### src/source/soc_pkg.sv
// ------------------------------------------------------------
// Bus widths, op codes, device map and counter sizes of the SoC.
// Referenced by scoped name from the RTL and the testbench.
// ------------------------------------------------------------
`default_nettype none

package soc_pkg;

	// ------------------------------------------------------------
	// PI1 bus.
	localparam int ARCHBITSZ = 32;
	localparam int SELBITSZ = ARCHBITSZ / 8;
	localparam int ADDRBITSZ = ARCHBITSZ - $clog2(SELBITSZ); // Word address.

	localparam logic [1:0] PI1_OP_IDLE = 2'd0;
	localparam logic [1:0] PI1_OP_WRITE = 2'd1;
	localparam logic [1:0] PI1_OP_READ = 2'd2;

	// ------------------------------------------------------------
	// Device map.
	localparam int DEV_COUNT = 3;
	localparam int DEV_IDX_BITSZ = $clog2(DEV_COUNT);

	localparam logic [DEV_IDX_BITSZ-1:0] DEV_IDX_DEVTBL = 2'd0;
	localparam logic [DEV_IDX_BITSZ-1:0] DEV_IDX_GPIO = 2'd1;
	localparam logic [DEV_IDX_BITSZ-1:0] DEV_IDX_INVALID = 2'd2;

	localparam logic [ARCHBITSZ-1:0] DEVTBL_ID = 32'd7;
	localparam logic [ARCHBITSZ-1:0] GPIO_ID = 32'd6;
	localparam logic [ARCHBITSZ-1:0] INVALID_ID = 32'd0;

	// Sizes in words.
	localparam logic [ADDRBITSZ-1:0] DEVTBL_MAPSZ = 30'd16;
	localparam logic [ADDRBITSZ-1:0] GPIO_MAPSZ = 30'd4;
	localparam logic [ADDRBITSZ-1:0] INVALID_MAPSZ = 30'd1024;

	localparam logic [ADDRBITSZ-1:0] DEVTBL_BASE = 30'd0;
	localparam logic [ADDRBITSZ-1:0] GPIO_BASE = DEVTBL_BASE + DEVTBL_MAPSZ;

	localparam int DEVTBL_ADDRBITSZ = $clog2(DEVTBL_MAPSZ);
	localparam int GPIO_ADDRBITSZ = $clog2(GPIO_MAPSZ);

	localparam logic [DEV_COUNT-1:0] USEINTR_FLAGS = 3'b010; // Indexed by table entry.
	localparam logic [DEVTBL_ADDRBITSZ-1:0] DEVTBL_CTRL_WORD = 4'd15;

	localparam int GPIO_COUNT = 8;

	// ------------------------------------------------------------
	// Counters.
	localparam int RST_CNTR_BITSZ = 8;
	localparam logic [RST_CNTR_BITSZ-1:0] RST_CYCLES = '1;
	localparam int ACTIVITY_CNTR_BITSZ = 7;
	localparam logic [ACTIVITY_CNTR_BITSZ-1:0] ACTIVITY_HOLDOFF = '1;

endpackage

`default_nettype wire

### src/source/rst_sequencer.sv
// ------------------------------------------------------------
// Peripheral reset sequencer with software warm, cold and power-off.
// ------------------------------------------------------------
`timescale 1ns/10ps
`default_nettype none

module rst_sequencer (
	input  logic clk100mhz,
	input  logic rst_p,
	input  logic sw_rst0_i,
	input  logic sw_rst1_i,
	output logic periph_rst_o
);

	logic [soc_pkg::RST_CNTR_BITSZ-1:0] rst_cntr;
	logic pwroff_q;
	logic sw_warm;
	logic sw_cold;
	logic sw_pwroff;

	// Request decode from the two control bits.
	assign sw_warm = !sw_rst0_i && sw_rst1_i;
	assign sw_cold = sw_rst0_i && sw_rst1_i; // Same effect as warm here.
	assign sw_pwroff = sw_rst0_i && !sw_rst1_i;

	// ------------------------------------------------------------
	// Hold-off counter.
	always_ff @(posedge clk100mhz) begin
		if (rst_p || sw_warm || sw_cold) begin
			rst_cntr <= soc_pkg::RST_CYCLES;
		end else if (rst_cntr != '0) begin
			rst_cntr <= rst_cntr - 1'b1;
		end
	end

	// Power-off stays latched until the board reset.
	always_ff @(posedge clk100mhz) begin
		if (rst_p) begin
			pwroff_q <= 1'b0;
		end else if (sw_pwroff) begin
			pwroff_q <= 1'b1;
		end
	end

	assign periph_rst_o = (rst_cntr != '0) || pwroff_q;

endmodule

`default_nettype wire

### src/source/devtbl_regs.sv
// ------------------------------------------------------------
// Read-only device table on PI1, plus the software reset control word.
// Entry k is at words 2k (id) and 2k+1 (useintr flag and map size).
// ------------------------------------------------------------
`timescale 1ns/10ps
`default_nettype none

module devtbl_regs (
	input  logic                                  clk100mhz,
	input  logic                                  rst_p,
	input  logic [1:0]                            op_i,
	input  logic [soc_pkg::DEVTBL_ADDRBITSZ-1:0]  addr_i,
	input  logic [soc_pkg::ARCHBITSZ-1:0]         data_i,
	input  logic [soc_pkg::SELBITSZ-1:0]          sel_i,
	output logic [soc_pkg::ARCHBITSZ-1:0]         data_o,
	output logic                                  rdy_o,
	output logic                                  sw_rst0_o,
	output logic                                  sw_rst1_o
);

	logic [soc_pkg::ARCHBITSZ-1:0] dev_id [soc_pkg::DEV_COUNT];
	logic [soc_pkg::ARCHBITSZ-2:0] dev_mapsz [soc_pkg::DEV_COUNT];
	logic [soc_pkg::ARCHBITSZ-1:0] rd_word;
	logic req;
	logic wr_ctrl;

	// ------------------------------------------------------------
	// Table contents.
	assign dev_id[soc_pkg::DEV_IDX_DEVTBL] = soc_pkg::DEVTBL_ID;
	assign dev_id[soc_pkg::DEV_IDX_GPIO] = soc_pkg::GPIO_ID;
	assign dev_id[soc_pkg::DEV_IDX_INVALID] = soc_pkg::INVALID_ID;

	assign dev_mapsz[soc_pkg::DEV_IDX_DEVTBL] = {1'b0, soc_pkg::DEVTBL_MAPSZ};
	assign dev_mapsz[soc_pkg::DEV_IDX_GPIO] = {1'b0, soc_pkg::GPIO_MAPSZ};
	assign dev_mapsz[soc_pkg::DEV_IDX_INVALID] = {1'b0, soc_pkg::INVALID_MAPSZ};

	always_comb begin
		rd_word = '0;
		for (int k = 0; k < soc_pkg::DEV_COUNT; k++) begin
			if (addr_i[soc_pkg::DEVTBL_ADDRBITSZ-1:1] == (soc_pkg::DEVTBL_ADDRBITSZ-1)'(k)) begin
				rd_word = addr_i[0] ? {soc_pkg::USEINTR_FLAGS[k], dev_mapsz[k]} : dev_id[k];
			end
		end
		if (addr_i == soc_pkg::DEVTBL_CTRL_WORD) begin
			rd_word = {{(soc_pkg::ARCHBITSZ-2){1'b0}}, sw_rst1_o, sw_rst0_o};
		end
	end

	// ------------------------------------------------------------
	// PI1 slave side.
	assign req = (op_i != soc_pkg::PI1_OP_IDLE);

	always_ff @(posedge clk100mhz) begin
		if (rst_p) begin
			rdy_o <= 1'b0;
		end else begin
			rdy_o <= req && !rdy_o; // One cycle after the request.
		end
	end

	always_ff @(posedge clk100mhz) begin
		if (req && !rdy_o) begin
			data_o <= rd_word;
		end
	end

	// Control word lands at the completing edge.
	assign wr_ctrl = (op_i == soc_pkg::PI1_OP_WRITE) && rdy_o &&
		(addr_i == soc_pkg::DEVTBL_CTRL_WORD) && sel_i[0];

	always_ff @(posedge clk100mhz) begin
		if (rst_p) begin
			sw_rst0_o <= 1'b0;
			sw_rst1_o <= 1'b0;
		end else if (wr_ctrl) begin
			sw_rst0_o <= data_i[0];
			sw_rst1_o <= data_i[1];
		end
	end

endmodule

`default_nettype wire

### src/source/gpio_port.sv
// ------------------------------------------------------------
// GPIO on PI1. Word 0 reads the synchronised inputs, word 1 the outputs.
// ------------------------------------------------------------
`timescale 1ns/10ps
`default_nettype none

module gpio_port (
	input  logic                                clk100mhz,
	input  logic                                rst_p,
	input  logic [1:0]                          op_i,
	input  logic [soc_pkg::GPIO_ADDRBITSZ-1:0]  addr_i,
	input  logic [soc_pkg::ARCHBITSZ-1:0]       data_i,
	input  logic [soc_pkg::SELBITSZ-1:0]        sel_i,
	input  logic [soc_pkg::GPIO_COUNT-1:0]      gp_i,
	output logic [soc_pkg::ARCHBITSZ-1:0]       data_o,
	output logic                                rdy_o,
	output logic [soc_pkg::GPIO_COUNT-1:0]      gp_o
);

	logic [soc_pkg::GPIO_COUNT-1:0] gp_meta;
	logic [soc_pkg::GPIO_COUNT-1:0] gp_sync;
	logic [soc_pkg::ARCHBITSZ-1:0] rd_word;
	logic req;
	logic wr_out;

	// Two-flop input synchroniser.
	always_ff @(posedge clk100mhz) begin
		gp_meta <= gp_i;
		gp_sync <= gp_meta;
	end

	always_comb begin
		case (addr_i)
			2'd0: rd_word = {{(soc_pkg::ARCHBITSZ-soc_pkg::GPIO_COUNT){1'b0}}, gp_sync};
			2'd1: rd_word = {{(soc_pkg::ARCHBITSZ-soc_pkg::GPIO_COUNT){1'b0}}, gp_o};
			default: rd_word = '0;
		endcase
	end

	// ------------------------------------------------------------
	// PI1 slave side.
	assign req = (op_i != soc_pkg::PI1_OP_IDLE);
	assign wr_out = (op_i == soc_pkg::PI1_OP_WRITE) && rdy_o && (addr_i == 2'd1) && sel_i[0];

	always_ff @(posedge clk100mhz) begin
		if (rst_p) begin
			rdy_o <= 1'b0;
		end else begin
			rdy_o <= req && !rdy_o;
		end
	end

	always_ff @(posedge clk100mhz) begin
		if (req && !rdy_o) begin
			data_o <= rd_word; // Valid in the ready cycle.
		end
	end

	always_ff @(posedge clk100mhz) begin
		if (rst_p) begin
			gp_o <= '0;
		end else if (wr_out) begin
			gp_o <= data_i[soc_pkg::GPIO_COUNT-1:0];
		end
	end

endmodule

`default_nettype wire

### src/source/pi1_router.sv
// ------------------------------------------------------------
// PI1 address router for one master, with invalid-device responder
// and the bus activity blinker.
// ------------------------------------------------------------
`timescale 1ns/10ps
`default_nettype none

module pi1_router (
	input  logic                                  clk100mhz,
	input  logic                                  rst_p,
	input  logic [1:0]                            m_op_i,
	input  logic [soc_pkg::ADDRBITSZ-1:0]         m_addr_i,
	input  logic [soc_pkg::ARCHBITSZ-1:0]         m_data_i,
	input  logic [soc_pkg::SELBITSZ-1:0]          m_sel_i,
	input  logic [soc_pkg::ARCHBITSZ-1:0]         devtbl_data_i,
	input  logic                                  devtbl_rdy_i,
	input  logic [soc_pkg::ARCHBITSZ-1:0]         gpio_data_i,
	input  logic                                  gpio_rdy_i,
	output logic [soc_pkg::ARCHBITSZ-1:0]         m_data_o,
	output logic                                  m_rdy_o,
	output logic [1:0]                            devtbl_op_o,
	output logic [soc_pkg::DEVTBL_ADDRBITSZ-1:0]  devtbl_addr_o,
	output logic [soc_pkg::ARCHBITSZ-1:0]         devtbl_data_o,
	output logic [soc_pkg::SELBITSZ-1:0]          devtbl_sel_o,
	output logic [1:0]                            gpio_op_o,
	output logic [soc_pkg::GPIO_ADDRBITSZ-1:0]    gpio_addr_o,
	output logic [soc_pkg::ARCHBITSZ-1:0]         gpio_data_o,
	output logic [soc_pkg::SELBITSZ-1:0]          gpio_sel_o,
	output logic                                  activity_o
);

	logic [soc_pkg::ADDRBITSZ-1:0] devtbl_off;
	logic [soc_pkg::ADDRBITSZ-1:0] gpio_off;
	logic [soc_pkg::DEV_IDX_BITSZ-1:0] dec_idx;
	logic [soc_pkg::DEV_IDX_BITSZ-1:0] idx_q;
	logic [soc_pkg::DEV_IDX_BITSZ-1:0] cur_idx;
	logic busy_q;
	logic req;
	logic [1:0] fwd_op;
	logic inv_rdy_q;
	logic [soc_pkg::ACTIVITY_CNTR_BITSZ-1:0] act_cntr;

	// ------------------------------------------------------------
	// Address decode.
	assign devtbl_off = m_addr_i - soc_pkg::DEVTBL_BASE;
	assign gpio_off = m_addr_i - soc_pkg::GPIO_BASE;

	always_comb begin
		if (devtbl_off < soc_pkg::DEVTBL_MAPSZ) begin
			dec_idx = soc_pkg::DEV_IDX_DEVTBL;
		end else if (gpio_off < soc_pkg::GPIO_MAPSZ) begin
			dec_idx = soc_pkg::DEV_IDX_GPIO;
		end else begin
			dec_idx = soc_pkg::DEV_IDX_INVALID; // Everything else.
		end
	end

	assign req = (m_op_i != soc_pkg::PI1_OP_IDLE);
	assign cur_idx = busy_q ? idx_q : dec_idx;

	// Swap (op 3) goes out as a plain read.
	always_comb begin
		if (!req) begin
			fwd_op = soc_pkg::PI1_OP_IDLE;
		end else if (m_op_i == soc_pkg::PI1_OP_WRITE) begin
			fwd_op = soc_pkg::PI1_OP_WRITE;
		end else begin
			fwd_op = soc_pkg::PI1_OP_READ;
		end
	end

	assign devtbl_op_o = (cur_idx == soc_pkg::DEV_IDX_DEVTBL) ? fwd_op : soc_pkg::PI1_OP_IDLE;
	assign devtbl_addr_o = devtbl_off[soc_pkg::DEVTBL_ADDRBITSZ-1:0];
	assign devtbl_data_o = m_data_i;
	assign devtbl_sel_o = m_sel_i;

	assign gpio_op_o = (cur_idx == soc_pkg::DEV_IDX_GPIO) ? fwd_op : soc_pkg::PI1_OP_IDLE;
	assign gpio_addr_o = gpio_off[soc_pkg::GPIO_ADDRBITSZ-1:0];
	assign gpio_data_o = m_data_i;
	assign gpio_sel_o = m_sel_i;

	// ------------------------------------------------------------
	// Open access tracking and invalid responder.
	always_ff @(posedge clk100mhz) begin
		if (rst_p) begin
			busy_q <= 1'b0;
			idx_q <= soc_pkg::DEV_IDX_INVALID;
		end else begin
			if (m_rdy_o) begin
				busy_q <= 1'b0; // Completes at this edge.
			end else if (req) begin
				busy_q <= 1'b1;
			end
			if (!busy_q) begin
				idx_q <= dec_idx;
			end
		end
	end

	always_ff @(posedge clk100mhz) begin
		if (rst_p) begin
			inv_rdy_q <= 1'b0;
		end else begin
			inv_rdy_q <= (cur_idx == soc_pkg::DEV_IDX_INVALID) && req && !inv_rdy_q;
		end
	end

	always_comb begin
		case (cur_idx)
			soc_pkg::DEV_IDX_DEVTBL: begin
				m_data_o = devtbl_data_i;
				m_rdy_o = devtbl_rdy_i;
			end
			soc_pkg::DEV_IDX_GPIO: begin
				m_data_o = gpio_data_i;
				m_rdy_o = gpio_rdy_i;
			end
			default: begin
				m_data_o = '0;
				m_rdy_o = inv_rdy_q;
			end
		endcase
	end

	// ------------------------------------------------------------
	// Activity blinker.
	always_ff @(posedge clk100mhz) begin
		if (rst_p) begin
			act_cntr <= '0;
			activity_o <= 1'b0;
		end else if (act_cntr != '0) begin
			activity_o <= 1'b0;
			act_cntr <= act_cntr - 1'b1;
		end else if (m_rdy_o) begin
			activity_o <= 1'b1;
			act_cntr <= soc_pkg::ACTIVITY_HOLDOFF;
		end else begin
			activity_o <= 1'b0;
		end
	end

endmodule

`default_nettype wire

### src/source/soc_top.sv
// ------------------------------------------------------------
// SoC bus fabric top. External PI1 master port, device table, GPIO
// and the peripheral reset sequencer.
// ------------------------------------------------------------
`timescale 1ns/10ps
`default_nettype none

module soc_top (
	input  logic                              clk100mhz,
	input  logic                              rst_p,
	input  logic [1:0]                        m_op_i,
	input  logic [soc_pkg::ADDRBITSZ-1:0]     m_addr_i,
	input  logic [soc_pkg::ARCHBITSZ-1:0]     m_data_i,
	input  logic [soc_pkg::SELBITSZ-1:0]      m_sel_i,
	input  logic [soc_pkg::GPIO_COUNT-1:0]    gp_i,
	output logic [soc_pkg::ARCHBITSZ-1:0]     m_data_o,
	output logic                              m_rdy_o,
	output logic [soc_pkg::GPIO_COUNT-1:0]    gp_o,
	output logic                              periph_rst_o,
	output logic                              activity_o
);

	logic periph_rst;
	logic sw_rst0;
	logic sw_rst1;

	// ------------------------------------------------------------
	// Router to slave nets.
	logic [1:0] devtbl_op;
	logic [soc_pkg::DEVTBL_ADDRBITSZ-1:0] devtbl_addr;
	logic [soc_pkg::ARCHBITSZ-1:0] devtbl_wdata;
	logic [soc_pkg::ARCHBITSZ-1:0] devtbl_rdata;
	logic [soc_pkg::SELBITSZ-1:0] devtbl_sel;
	logic devtbl_rdy;

	logic [1:0] gpio_op;
	logic [soc_pkg::GPIO_ADDRBITSZ-1:0] gpio_addr;
	logic [soc_pkg::ARCHBITSZ-1:0] gpio_wdata;
	logic [soc_pkg::ARCHBITSZ-1:0] gpio_rdata;
	logic [soc_pkg::SELBITSZ-1:0] gpio_sel;
	logic gpio_rdy;

	pi1_router pi1_router_inst (
		.clk100mhz     (clk100mhz),
		.rst_p         (periph_rst),
		.m_op_i        (m_op_i),
		.m_addr_i      (m_addr_i),
		.m_data_i      (m_data_i),
		.m_sel_i       (m_sel_i),
		.devtbl_data_i (devtbl_rdata),
		.devtbl_rdy_i  (devtbl_rdy),
		.gpio_data_i   (gpio_rdata),
		.gpio_rdy_i    (gpio_rdy),
		.m_data_o      (m_data_o),
		.m_rdy_o       (m_rdy_o),
		.devtbl_op_o   (devtbl_op),
		.devtbl_addr_o (devtbl_addr),
		.devtbl_data_o (devtbl_wdata),
		.devtbl_sel_o  (devtbl_sel),
		.gpio_op_o     (gpio_op),
		.gpio_addr_o   (gpio_addr),
		.gpio_data_o   (gpio_wdata),
		.gpio_sel_o    (gpio_sel),
		.activity_o    (activity_o)
	);

	devtbl_regs devtbl_regs_inst (
		.clk100mhz (clk100mhz),
		.rst_p     (periph_rst),
		.op_i      (devtbl_op),
		.addr_i    (devtbl_addr),
		.data_i    (devtbl_wdata),
		.sel_i     (devtbl_sel),
		.data_o    (devtbl_rdata),
		.rdy_o     (devtbl_rdy),
		.sw_rst0_o (sw_rst0),
		.sw_rst1_o (sw_rst1)
	);

	gpio_port gpio_port_inst (
		.clk100mhz (clk100mhz),
		.rst_p     (periph_rst),
		.op_i      (gpio_op),
		.addr_i    (gpio_addr),
		.data_i    (gpio_wdata),
		.sel_i     (gpio_sel),
		.gp_i      (gp_i),
		.data_o    (gpio_rdata),
		.rdy_o     (gpio_rdy),
		.gp_o      (gp_o)
	);

	// Board reset only reaches the sequencer.
	rst_sequencer rst_sequencer_inst (
		.clk100mhz    (clk100mhz),
		.rst_p        (rst_p),
		.sw_rst0_i    (sw_rst0),
		.sw_rst1_i    (sw_rst1),
		.periph_rst_o (periph_rst)
	);

	assign periph_rst_o = periph_rst;

endmodule

`default_nettype wire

> TASK TO CARRY OUT
The output must consist solely of the lines from the first line of the records through the line containing "localparam logic [1:0] PI1_OP_WRITE = 2'd1;", reproduced exactly.

> RESPONSE AREA
### src/source/soc_pkg.sv
// ------------------------------------------------------------
// Bus widths, op codes, device map and counter sizes of the SoC.
// Referenced by scoped name from the RTL and the testbench.
// ------------------------------------------------------------
`default_nettype none

package soc_pkg;

	// ------------------------------------------------------------
	// PI1 bus.
	localparam int ARCHBITSZ = 32;
	localparam int SELBITSZ = ARCHBITSZ / 8;
	localparam int ADDRBITSZ = ARCHBITSZ - $clog2(SELBITSZ); // Word address.

	localparam logic [1:0] PI1_OP_IDLE = 2'd0;
	localparam logic [1:0] PI1_OP_WRITE = 2'd1;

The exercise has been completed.